Not a problem with my crew, as my driver and gunner are both experienced, and have done it countless times. I check anyway. They check me.
0230 -- We move from our staging area toward the departure gate. On the way, we link up with what to me is a very ironic sight. Most of my military career has been spent studying Soviet/Russian-designed weapons and equipment, and how to defeat it. The unit we are linking up with is equipped with that very same equipment. We are working alongside an Iraqi Army company which is equipped with BMP armored personnel carriers and Kalashnikov rifles.
We stage alongside the IA vehicles and wait. They look nervous, sitting atop their BMPs chain-smoking. After a few minutes, my driver and I get out and stretch. They look on curiously while we discuss a couple of details, then I turn and say good morning in Arabic. A couple of them try out their English, which amounts to "What's your name?" and "My name Hasim".
The word is passed -- "Mount Up!"
0300 -- Out the gate. Driving under blackout conditions with night-vision devices. We receive instructions to keep the speed down, far below normal. The BMPs can't keep up with our normal speed.
By the time daybreak comes, we have made it to our objective and are ready to start. We will seal off a series of small villages and search the buildings and surrounding areas. This will be a "cordon and knock" operation, much more polite than a "cordon and search". We will do what we need to do, search what we need to, take down census information, but we will do it courteously unless given reason to do otherwise.

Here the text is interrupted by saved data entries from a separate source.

File: config.mk
export PLATFORM = sky130hd
export DESIGN_NAME = lane_hit_judge
export DESIGN_NICKNAME = d
export VERILOG_FILES = /design/src/rtl/lane_hit_judge.sv
export SDC_FILE = /design/constraint.sdc
export NUM_CORES = 1
export LEC_CHECK = 0
export BUFFER_PORTS_ARGS = -buffer_cell sky130_fd_sc_hd__buf_2
export CORE_UTILIZATION = 58
export DETAILED_ROUTE_END_ITERATION = 10
export GPL_TIMING_DRIVEN = 0
export PLACE_DENSITY_LB_ADDON = 0.3
export SLEW_MARGIN = 30
export SYNTH_ARGS = -nofsm -noshare
export SYNTH_HDL_FRONTEND = slang
export SYNTH_SLANG_ARGS = --single-unit
File: constraint.sdc
create_clock -name clock -period 13.4 [get_ports clock]
set_input_delay 2.68 -clock clock [delete_from_list [all_inputs] [get_ports clock]]
set_output_delay 2.68 -clock clock [all_outputs]
set_load 0.005 [all_outputs]
==> src/rtl/decode_sb.sv <==
// decode_sb: LC-3b decode stage with register file, condition-code register,
// per-register scoreboard, writeback bypass and a one-entry output register.
//
// Ports:
//   clk, rst_n                 clock, synchronous active-low reset
//   in_valid/in_ready          fetch handshake; in_npc, in_ir carry the instruction
//   out_valid/out_ready        downstream handshake
//   out_npc, out_ir            registered npc / instruction
//   out_sr1, out_sr2           operand values read at issue
//   out_drid                   destination register id
//   out_cc                     NZP at issue
//   out_ld_reg, out_ld_cc      instruction writes a register / the CC
//   flush                      drop the output register and the input this cycle
//   wb_valid, wb_we            retirement of one counted instruction (we=0: squashed)
//   wb_drid, wb_data           register and value to commit
//   wb_ld_reg, wb_ld_cc, wb_cc flags as issued, new NZP
module decode_sb #(
  parameter int WIDTH        = 16,
  parameter int NREGS        = 8,
  parameter int LINK_REG     = 7,
  parameter int MAX_INFLIGHT = 4,
  localparam int REG_W = $clog2(NREGS),
  localparam int CNT_W = $clog2(MAX_INFLIGHT + 1)
) (
  input  logic             clk,
  input  logic             rst_n,
  input  logic             in_valid,
  output logic             in_ready,
  input  logic [WIDTH-1:0] in_npc,
  input  logic [15:0]      in_ir,
  output logic             out_valid,
  input  logic             out_ready,
  output logic [WIDTH-1:0] out_npc,
  output logic [15:0]      out_ir,
  output logic [WIDTH-1:0] out_sr1,
  output logic [WIDTH-1:0] out_sr2,
  output logic [REG_W-1:0] out_drid,
  output logic [2:0]       out_cc,
  output logic             out_ld_reg,
  output logic             out_ld_cc,
  input  logic             flush,
  input  logic             wb_valid,
  input  logic             wb_we,
  input  logic [REG_W-1:0] wb_drid,
  input  logic [WIDTH-1:0] wb_data,
  input  logic             wb_ld_reg,
  input  logic             wb_ld_cc,
  input  logic [2:0]       wb_cc
);

  typedef enum logic [3:0] {
    OP_BR  = 4'b0000, OP_ADD = 4'b0001, OP_LDB = 4'b0010, OP_STB  = 4'b0011,
    OP_JSR = 4'b0100, OP_AND = 4'b0101, OP_LDW = 4'b0110, OP_STW  = 4'b0111,
    OP_RTI = 4'b1000, OP_NOT = 4'b1001, OP_LDI = 4'b1010, OP_STI  = 4'b1011,
    OP_JMP = 4'b1100, OP_SHF = 4'b1101, OP_LEA = 4'b1110, OP_TRAP = 4'b1111
  } opcode_e;

  logic [WIDTH-1:0] regs [NREGS];
  logic [2:0]       cc;
  logic [CNT_W-1:0] pend [NREGS];
  logic [CNT_W-1:0] cc_pend;
  logic [CNT_W-1:0] inflight;

  opcode_e          op;
  logic             use_sr1, use_sr2, use_cc, is_store, dec_ld_reg, dec_ld_cc;
  logic [REG_W-1:0] sr1_id, sr2_id, dr_id;
  logic             wb_byp_reg, wb_byp_cc;
  logic             sr1_ok, sr2_ok, cc_ok, cap_full, hazard;
  logic             out_counted, fire, handoff;
  logic [CNT_W:0]   occ;
  logic [WIDTH-1:0] sr1_val, sr2_val;
  logic [2:0]       cc_val;

  assign op = opcode_e'(in_ir[15:12]);

  always_comb begin
    use_sr1    = 1'b0;
    use_sr2    = 1'b0;
    use_cc     = 1'b0;
    is_store   = 1'b0;
    dec_ld_reg = 1'b0;
    dec_ld_cc  = 1'b0;
    case (op)
      OP_ADD, OP_AND: begin
        use_sr1    = 1'b1;
        use_sr2    = !in_ir[5];
        dec_ld_reg = 1'b1;
        dec_ld_cc  = 1'b1;
      end
      OP_NOT, OP_LDB, OP_LDW, OP_LDI, OP_SHF: begin
        use_sr1    = 1'b1;
        dec_ld_reg = 1'b1;
        dec_ld_cc  = 1'b1;
      end
      OP_STB, OP_STW, OP_STI: begin
        use_sr1  = 1'b1;
        use_sr2  = 1'b1;
        is_store = 1'b1;
      end
      OP_JMP: use_sr1 = 1'b1;
      OP_JSR: begin
        use_sr1    = !in_ir[11];  // JSRR reads its base register, JSR does not
        dec_ld_reg = 1'b1;
      end
      OP_LEA, OP_TRAP: dec_ld_reg = 1'b1;
      OP_BR:           use_cc     = 1'b1;
      default: ;
    endcase
  end

  assign sr1_id = REG_W'(in_ir[8:6]);
  assign sr2_id = is_store ? REG_W'(in_ir[11:9]) : REG_W'(in_ir[2:0]);
  assign dr_id  = (op == OP_JSR || op == OP_TRAP) ? REG_W'(LINK_REG) : REG_W'(in_ir[11:9]);

  assign wb_byp_reg  = wb_valid && wb_we && wb_ld_reg;
  assign wb_byp_cc   = wb_valid && wb_we && wb_ld_cc;
  assign out_counted = out_ld_reg || out_ld_cc;

  // A source is ready when nothing ahead still owes it a value, or the single
  // outstanding writer commits in this very cycle (bypassed below).
  assign sr1_ok = !(out_valid && out_ld_reg && out_drid == sr1_id) &&
                  (pend[sr1_id] == '0 ||
                   (pend[sr1_id] == CNT_W'(1) && wb_byp_reg && wb_drid == sr1_id));
  assign sr2_ok = !(out_valid && out_ld_reg && out_drid == sr2_id) &&
                  (pend[sr2_id] == '0 ||
                   (pend[sr2_id] == CNT_W'(1) && wb_byp_reg && wb_drid == sr2_id));
  assign cc_ok  = !(out_valid && out_ld_cc) &&
                  (cc_pend == '0 || (cc_pend == CNT_W'(1) && wb_byp_cc));

  // The output register counts as in flight even if it leaves this cycle.
  assign occ      = {1'b0, inflight} + {{CNT_W{1'b0}}, out_valid && out_counted};
  assign cap_full = (dec_ld_reg || dec_ld_cc) && (occ >= (CNT_W+1)'(MAX_INFLIGHT));
  assign hazard   = (use_sr1 && !sr1_ok) || (use_sr2 && !sr2_ok) || (use_cc && !cc_ok) || cap_full;

  assign in_ready = rst_n && !flush && !hazard && (!out_valid || out_ready);
  assign fire     = in_valid && in_ready;
  assign handoff  = out_valid && out_ready;

  assign sr1_val = (wb_byp_reg && wb_drid == sr1_id) ? wb_data : regs[sr1_id];
  assign sr2_val = (wb_byp_reg && wb_drid == sr2_id) ? wb_data : regs[sr2_id];
  assign cc_val  = wb_byp_cc ? wb_cc : cc;

  always_ff @(posedge clk) begin
    if (!rst_n) begin
      out_valid  <= 1'b0;
      out_npc    <= '0;
      out_ir     <= '0;
      out_sr1    <= '0;
      out_sr2    <= '0;
      out_drid   <= '0;
      out_cc     <= '0;
      out_ld_reg <= 1'b0;
      out_ld_cc  <= 1'b0;
    end else if (flush) begin
      out_valid <= 1'b0;
    end else if (fire) begin
      out_valid  <= 1'b1;
      out_npc    <= in_npc;
      out_ir     <= in_ir;
      out_sr1    <= sr1_val;
      out_sr2    <= sr2_val;
      out_drid   <= dr_id;
      out_cc     <= cc_val;
      out_ld_reg <= dec_ld_reg;
      out_ld_cc  <= dec_ld_cc;
    end else if (handoff) begin
      out_valid <= 1'b0;
    end
  end

  always_ff @(posedge clk) begin
    if (!rst_n) begin
      for (int unsigned r = 0; r < NREGS; r++) begin
        regs[r] <= '0;
        pend[r] <= '0;
      end
      cc       <= 3'b010;
      cc_pend  <= '0;
      inflight <= '0;
    end else begin
      if (wb_valid) begin
        assert (inflight != '0);
        if (wb_ld_reg) assert (pend[wb_drid] != '0);
        if (wb_ld_cc)  assert (cc_pend != '0);
      end
      // Squashed retirements (wb_we=0) still release their scoreboard slots.
      for (int unsigned r = 0; r < NREGS; r++) begin
        pend[r] <= pend[r]
                 + CNT_W'(handoff && out_ld_reg && out_drid == REG_W'(r))
                 - CNT_W'(wb_valid && wb_ld_reg && wb_drid == REG_W'(r));
      end
      cc_pend  <= cc_pend + CNT_W'(handoff && out_ld_cc) - CNT_W'(wb_valid && wb_ld_cc);
      inflight <= inflight + CNT_W'(handoff && out_counted) - CNT_W'(wb_valid);
      if (wb_byp_reg) regs[wb_drid] <= wb_data;
      if (wb_byp_cc)  cc <= wb_cc;
    end
  end

endmodule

The first few houses and farms are searched, and I stay with my vehicle monitoring the radio nets. By the time we move to the next area, I get out and move with the search teams. We slowly move into the hamlet, carefully looking at everything because there have been numerous attacks nearby. Sergeant V's team enters the first house. It apparently has not been used for some time.
On to the next. This one is lived in, with cows, goats and chickens in the yard. Everything goes by the unwritten script -- the women and children go into a quiet huddle somewhere in the yard and try to pretend we can't see them. The men stand anxiously, some with a defiant look, others with trepidation. Many are simply resigned to it. Today, most seem helpful.
At the third house, there is an older couple who seem overly helpful. Sometimes this means they are hiding something. Not this time. The man shows us right where he keeps his AK-47 for quick access against the "Ali Babas" who raid at night. The woman scurries about, laughing as she warns us about the low door lintels so we won't bang our heads. They rush ahead of us to open cupboards, doors, the trunk of their car. The rooms are mostly bare with concrete floor. They roll their sleeping mats out at night, but for many, that is the extent of their furniture.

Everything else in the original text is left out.